[Assignment] Where a line holds the word "plain", copy that line from the data below.

[Data for review]
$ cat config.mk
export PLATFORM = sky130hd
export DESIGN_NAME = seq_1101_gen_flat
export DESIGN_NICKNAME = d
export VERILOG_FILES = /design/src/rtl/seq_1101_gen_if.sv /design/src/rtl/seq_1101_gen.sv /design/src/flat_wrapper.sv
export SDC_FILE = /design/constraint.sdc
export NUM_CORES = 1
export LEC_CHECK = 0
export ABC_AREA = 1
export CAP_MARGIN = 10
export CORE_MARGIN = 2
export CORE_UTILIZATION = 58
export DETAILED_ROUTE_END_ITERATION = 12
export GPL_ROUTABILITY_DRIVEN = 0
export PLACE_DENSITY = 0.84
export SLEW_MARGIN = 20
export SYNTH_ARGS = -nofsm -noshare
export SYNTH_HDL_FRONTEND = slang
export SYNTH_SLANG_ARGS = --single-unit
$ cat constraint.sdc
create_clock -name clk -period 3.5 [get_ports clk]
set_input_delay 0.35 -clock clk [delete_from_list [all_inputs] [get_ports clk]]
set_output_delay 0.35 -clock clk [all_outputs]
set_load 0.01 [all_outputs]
---
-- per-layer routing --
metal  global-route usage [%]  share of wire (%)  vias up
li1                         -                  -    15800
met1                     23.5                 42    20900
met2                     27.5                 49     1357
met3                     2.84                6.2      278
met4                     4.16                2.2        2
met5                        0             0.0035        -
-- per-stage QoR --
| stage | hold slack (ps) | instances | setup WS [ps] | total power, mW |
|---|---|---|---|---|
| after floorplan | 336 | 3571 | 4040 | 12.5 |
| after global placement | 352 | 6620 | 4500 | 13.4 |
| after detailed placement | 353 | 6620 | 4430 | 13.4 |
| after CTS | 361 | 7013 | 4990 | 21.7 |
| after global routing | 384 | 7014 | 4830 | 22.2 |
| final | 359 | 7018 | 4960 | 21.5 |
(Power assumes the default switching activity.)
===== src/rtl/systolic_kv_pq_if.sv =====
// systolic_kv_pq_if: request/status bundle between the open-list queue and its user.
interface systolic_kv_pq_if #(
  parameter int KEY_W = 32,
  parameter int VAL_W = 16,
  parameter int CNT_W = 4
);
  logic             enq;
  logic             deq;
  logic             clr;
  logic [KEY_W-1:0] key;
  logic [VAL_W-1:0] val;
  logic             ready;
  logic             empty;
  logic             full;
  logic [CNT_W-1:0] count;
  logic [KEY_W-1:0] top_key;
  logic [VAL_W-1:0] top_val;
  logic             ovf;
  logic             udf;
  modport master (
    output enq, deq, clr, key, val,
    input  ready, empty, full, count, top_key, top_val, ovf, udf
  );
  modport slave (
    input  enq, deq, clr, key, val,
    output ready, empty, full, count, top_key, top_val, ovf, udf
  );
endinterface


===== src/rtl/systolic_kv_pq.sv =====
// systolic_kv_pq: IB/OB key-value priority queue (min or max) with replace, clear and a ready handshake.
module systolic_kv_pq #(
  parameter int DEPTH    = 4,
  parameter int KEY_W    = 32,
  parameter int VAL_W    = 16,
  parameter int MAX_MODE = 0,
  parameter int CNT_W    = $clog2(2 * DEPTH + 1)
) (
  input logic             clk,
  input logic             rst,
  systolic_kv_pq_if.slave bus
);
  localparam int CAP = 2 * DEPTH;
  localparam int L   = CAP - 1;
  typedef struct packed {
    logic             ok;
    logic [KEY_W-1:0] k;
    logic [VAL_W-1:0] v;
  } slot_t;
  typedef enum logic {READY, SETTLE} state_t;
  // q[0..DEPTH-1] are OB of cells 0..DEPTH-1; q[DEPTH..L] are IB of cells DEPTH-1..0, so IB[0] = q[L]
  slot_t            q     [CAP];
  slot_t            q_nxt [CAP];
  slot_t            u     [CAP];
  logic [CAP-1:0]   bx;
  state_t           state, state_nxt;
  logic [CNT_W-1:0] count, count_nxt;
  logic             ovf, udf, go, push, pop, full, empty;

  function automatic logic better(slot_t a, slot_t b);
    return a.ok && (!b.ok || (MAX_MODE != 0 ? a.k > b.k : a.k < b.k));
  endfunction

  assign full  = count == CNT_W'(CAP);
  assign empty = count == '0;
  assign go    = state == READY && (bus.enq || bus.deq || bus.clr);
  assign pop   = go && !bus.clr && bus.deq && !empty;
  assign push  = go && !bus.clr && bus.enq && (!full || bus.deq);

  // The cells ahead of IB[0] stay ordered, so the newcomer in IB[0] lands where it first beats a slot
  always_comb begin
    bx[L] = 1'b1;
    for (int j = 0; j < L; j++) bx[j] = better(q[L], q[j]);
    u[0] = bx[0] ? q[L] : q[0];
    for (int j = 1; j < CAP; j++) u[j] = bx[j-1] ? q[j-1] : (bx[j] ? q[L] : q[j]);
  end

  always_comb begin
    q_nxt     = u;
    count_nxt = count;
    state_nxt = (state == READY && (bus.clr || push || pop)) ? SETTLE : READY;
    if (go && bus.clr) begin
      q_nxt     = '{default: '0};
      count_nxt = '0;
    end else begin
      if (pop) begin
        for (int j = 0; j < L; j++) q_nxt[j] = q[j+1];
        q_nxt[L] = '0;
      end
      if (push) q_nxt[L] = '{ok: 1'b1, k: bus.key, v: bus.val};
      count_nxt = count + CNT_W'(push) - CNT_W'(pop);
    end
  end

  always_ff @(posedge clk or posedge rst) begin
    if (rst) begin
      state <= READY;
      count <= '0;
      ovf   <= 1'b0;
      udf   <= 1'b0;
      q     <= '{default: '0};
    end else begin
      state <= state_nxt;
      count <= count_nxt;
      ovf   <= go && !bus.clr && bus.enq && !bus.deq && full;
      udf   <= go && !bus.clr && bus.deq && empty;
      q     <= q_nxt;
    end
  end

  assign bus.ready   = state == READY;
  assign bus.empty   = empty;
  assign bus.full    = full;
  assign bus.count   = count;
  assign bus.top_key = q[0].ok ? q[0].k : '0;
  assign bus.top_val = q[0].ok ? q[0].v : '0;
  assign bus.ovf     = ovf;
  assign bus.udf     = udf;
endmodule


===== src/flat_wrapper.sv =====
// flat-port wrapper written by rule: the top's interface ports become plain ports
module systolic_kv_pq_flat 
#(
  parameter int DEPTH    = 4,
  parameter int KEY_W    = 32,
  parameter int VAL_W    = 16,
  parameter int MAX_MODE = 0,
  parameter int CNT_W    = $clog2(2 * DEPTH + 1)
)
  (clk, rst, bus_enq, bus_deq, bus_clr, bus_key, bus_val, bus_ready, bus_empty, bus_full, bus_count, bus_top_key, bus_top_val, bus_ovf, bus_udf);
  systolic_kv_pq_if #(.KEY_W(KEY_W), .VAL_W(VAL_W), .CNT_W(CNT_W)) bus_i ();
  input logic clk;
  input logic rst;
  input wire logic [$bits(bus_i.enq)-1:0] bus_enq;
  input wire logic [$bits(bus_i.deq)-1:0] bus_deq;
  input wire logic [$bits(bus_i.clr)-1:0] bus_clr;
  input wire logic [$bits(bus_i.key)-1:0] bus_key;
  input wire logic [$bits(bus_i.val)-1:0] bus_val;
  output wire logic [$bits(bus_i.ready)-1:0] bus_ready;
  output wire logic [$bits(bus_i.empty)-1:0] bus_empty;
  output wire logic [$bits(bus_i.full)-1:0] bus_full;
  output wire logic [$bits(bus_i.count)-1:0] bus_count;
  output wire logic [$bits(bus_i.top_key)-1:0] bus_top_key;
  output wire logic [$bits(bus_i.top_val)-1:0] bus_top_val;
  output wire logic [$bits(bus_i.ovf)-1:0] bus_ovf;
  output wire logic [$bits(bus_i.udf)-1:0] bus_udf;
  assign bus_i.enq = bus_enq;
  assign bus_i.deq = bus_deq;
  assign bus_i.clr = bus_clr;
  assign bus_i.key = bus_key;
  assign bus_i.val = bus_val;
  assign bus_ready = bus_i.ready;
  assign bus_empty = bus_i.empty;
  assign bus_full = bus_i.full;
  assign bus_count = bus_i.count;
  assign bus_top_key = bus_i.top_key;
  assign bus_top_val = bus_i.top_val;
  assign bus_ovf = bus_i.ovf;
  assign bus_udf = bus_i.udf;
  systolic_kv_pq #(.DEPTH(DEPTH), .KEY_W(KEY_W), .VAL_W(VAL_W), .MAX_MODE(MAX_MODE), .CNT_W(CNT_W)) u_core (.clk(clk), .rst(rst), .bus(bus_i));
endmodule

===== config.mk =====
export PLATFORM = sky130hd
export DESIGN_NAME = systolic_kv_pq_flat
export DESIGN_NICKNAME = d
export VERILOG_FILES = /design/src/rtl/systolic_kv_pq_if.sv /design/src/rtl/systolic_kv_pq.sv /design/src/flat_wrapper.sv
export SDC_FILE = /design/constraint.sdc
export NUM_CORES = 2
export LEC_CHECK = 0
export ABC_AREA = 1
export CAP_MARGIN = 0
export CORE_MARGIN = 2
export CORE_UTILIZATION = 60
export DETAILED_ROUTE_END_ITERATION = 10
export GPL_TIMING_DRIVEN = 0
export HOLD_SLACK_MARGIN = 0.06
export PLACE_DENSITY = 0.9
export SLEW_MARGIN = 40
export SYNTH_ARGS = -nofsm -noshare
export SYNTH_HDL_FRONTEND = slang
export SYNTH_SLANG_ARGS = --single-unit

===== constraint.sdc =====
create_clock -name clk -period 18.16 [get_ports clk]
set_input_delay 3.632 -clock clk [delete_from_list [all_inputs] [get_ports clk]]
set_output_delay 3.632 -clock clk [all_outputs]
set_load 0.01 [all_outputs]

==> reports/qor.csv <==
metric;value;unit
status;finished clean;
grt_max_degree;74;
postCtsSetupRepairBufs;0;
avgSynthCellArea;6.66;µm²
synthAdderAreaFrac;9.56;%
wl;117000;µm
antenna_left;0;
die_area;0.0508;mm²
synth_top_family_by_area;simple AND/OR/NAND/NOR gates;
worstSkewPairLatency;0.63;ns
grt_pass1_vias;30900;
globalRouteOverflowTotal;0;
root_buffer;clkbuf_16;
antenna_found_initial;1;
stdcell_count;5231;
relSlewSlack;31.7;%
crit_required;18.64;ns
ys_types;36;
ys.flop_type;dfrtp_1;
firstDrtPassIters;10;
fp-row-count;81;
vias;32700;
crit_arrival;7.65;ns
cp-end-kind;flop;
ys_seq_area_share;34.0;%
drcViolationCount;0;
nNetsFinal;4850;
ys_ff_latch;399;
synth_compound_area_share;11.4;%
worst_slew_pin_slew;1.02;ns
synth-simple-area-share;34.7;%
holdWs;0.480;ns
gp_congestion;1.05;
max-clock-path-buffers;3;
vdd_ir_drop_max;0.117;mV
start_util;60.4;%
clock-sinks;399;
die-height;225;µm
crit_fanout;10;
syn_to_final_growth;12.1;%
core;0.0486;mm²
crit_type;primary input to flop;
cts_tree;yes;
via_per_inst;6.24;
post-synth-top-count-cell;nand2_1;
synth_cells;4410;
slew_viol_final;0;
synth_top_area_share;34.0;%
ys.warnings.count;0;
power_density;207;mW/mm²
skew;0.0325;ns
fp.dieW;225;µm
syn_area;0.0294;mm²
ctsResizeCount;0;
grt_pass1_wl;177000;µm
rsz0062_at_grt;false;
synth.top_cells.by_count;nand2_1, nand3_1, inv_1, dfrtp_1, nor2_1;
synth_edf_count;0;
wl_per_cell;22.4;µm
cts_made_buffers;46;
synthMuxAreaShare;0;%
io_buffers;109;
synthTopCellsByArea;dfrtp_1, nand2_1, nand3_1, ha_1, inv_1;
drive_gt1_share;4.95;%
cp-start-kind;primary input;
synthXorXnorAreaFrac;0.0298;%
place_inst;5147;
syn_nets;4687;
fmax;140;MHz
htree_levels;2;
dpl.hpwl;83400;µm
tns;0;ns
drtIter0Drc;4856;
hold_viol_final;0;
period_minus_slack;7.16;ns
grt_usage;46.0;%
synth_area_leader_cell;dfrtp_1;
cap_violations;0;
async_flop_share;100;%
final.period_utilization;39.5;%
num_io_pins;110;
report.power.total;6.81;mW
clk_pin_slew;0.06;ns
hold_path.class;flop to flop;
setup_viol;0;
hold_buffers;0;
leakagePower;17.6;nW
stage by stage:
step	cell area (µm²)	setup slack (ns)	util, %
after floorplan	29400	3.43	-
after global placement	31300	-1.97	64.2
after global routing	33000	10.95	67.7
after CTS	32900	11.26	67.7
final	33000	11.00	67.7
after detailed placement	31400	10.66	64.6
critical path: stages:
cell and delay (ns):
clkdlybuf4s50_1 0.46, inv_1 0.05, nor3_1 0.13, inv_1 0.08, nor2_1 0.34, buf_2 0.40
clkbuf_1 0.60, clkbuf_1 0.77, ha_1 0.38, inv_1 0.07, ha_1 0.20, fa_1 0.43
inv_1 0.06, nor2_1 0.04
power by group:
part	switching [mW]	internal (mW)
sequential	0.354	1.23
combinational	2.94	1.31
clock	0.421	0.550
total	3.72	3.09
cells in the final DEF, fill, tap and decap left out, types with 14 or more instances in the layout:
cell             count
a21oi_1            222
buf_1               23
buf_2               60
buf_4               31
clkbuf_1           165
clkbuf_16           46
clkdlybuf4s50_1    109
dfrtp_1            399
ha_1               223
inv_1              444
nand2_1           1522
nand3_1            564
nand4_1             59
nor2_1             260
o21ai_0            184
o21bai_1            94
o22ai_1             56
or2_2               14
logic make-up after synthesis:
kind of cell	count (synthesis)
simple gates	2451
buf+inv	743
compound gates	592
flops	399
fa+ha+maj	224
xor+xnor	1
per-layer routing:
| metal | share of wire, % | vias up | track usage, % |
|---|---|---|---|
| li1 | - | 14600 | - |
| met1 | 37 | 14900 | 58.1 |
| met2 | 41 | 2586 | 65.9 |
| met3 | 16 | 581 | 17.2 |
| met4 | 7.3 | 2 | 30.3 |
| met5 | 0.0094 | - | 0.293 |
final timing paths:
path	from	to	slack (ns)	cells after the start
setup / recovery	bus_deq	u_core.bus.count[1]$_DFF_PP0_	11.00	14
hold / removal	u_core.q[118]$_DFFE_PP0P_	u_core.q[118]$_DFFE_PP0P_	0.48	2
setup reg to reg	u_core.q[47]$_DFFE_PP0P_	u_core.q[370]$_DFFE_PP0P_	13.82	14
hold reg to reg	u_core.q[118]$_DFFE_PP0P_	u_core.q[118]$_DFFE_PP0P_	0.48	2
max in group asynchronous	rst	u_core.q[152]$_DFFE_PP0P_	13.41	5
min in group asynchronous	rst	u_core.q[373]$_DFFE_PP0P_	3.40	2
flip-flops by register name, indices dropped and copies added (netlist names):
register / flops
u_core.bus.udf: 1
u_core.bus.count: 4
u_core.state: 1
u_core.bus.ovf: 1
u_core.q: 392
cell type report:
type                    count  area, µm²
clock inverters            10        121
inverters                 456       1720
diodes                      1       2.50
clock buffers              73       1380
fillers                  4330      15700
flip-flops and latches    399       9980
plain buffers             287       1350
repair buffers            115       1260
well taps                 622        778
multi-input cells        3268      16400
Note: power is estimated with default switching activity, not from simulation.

[Solution to this task]
// flat-port wrapper written by rule: the top's interface ports become plain ports
plain buffers             287       1350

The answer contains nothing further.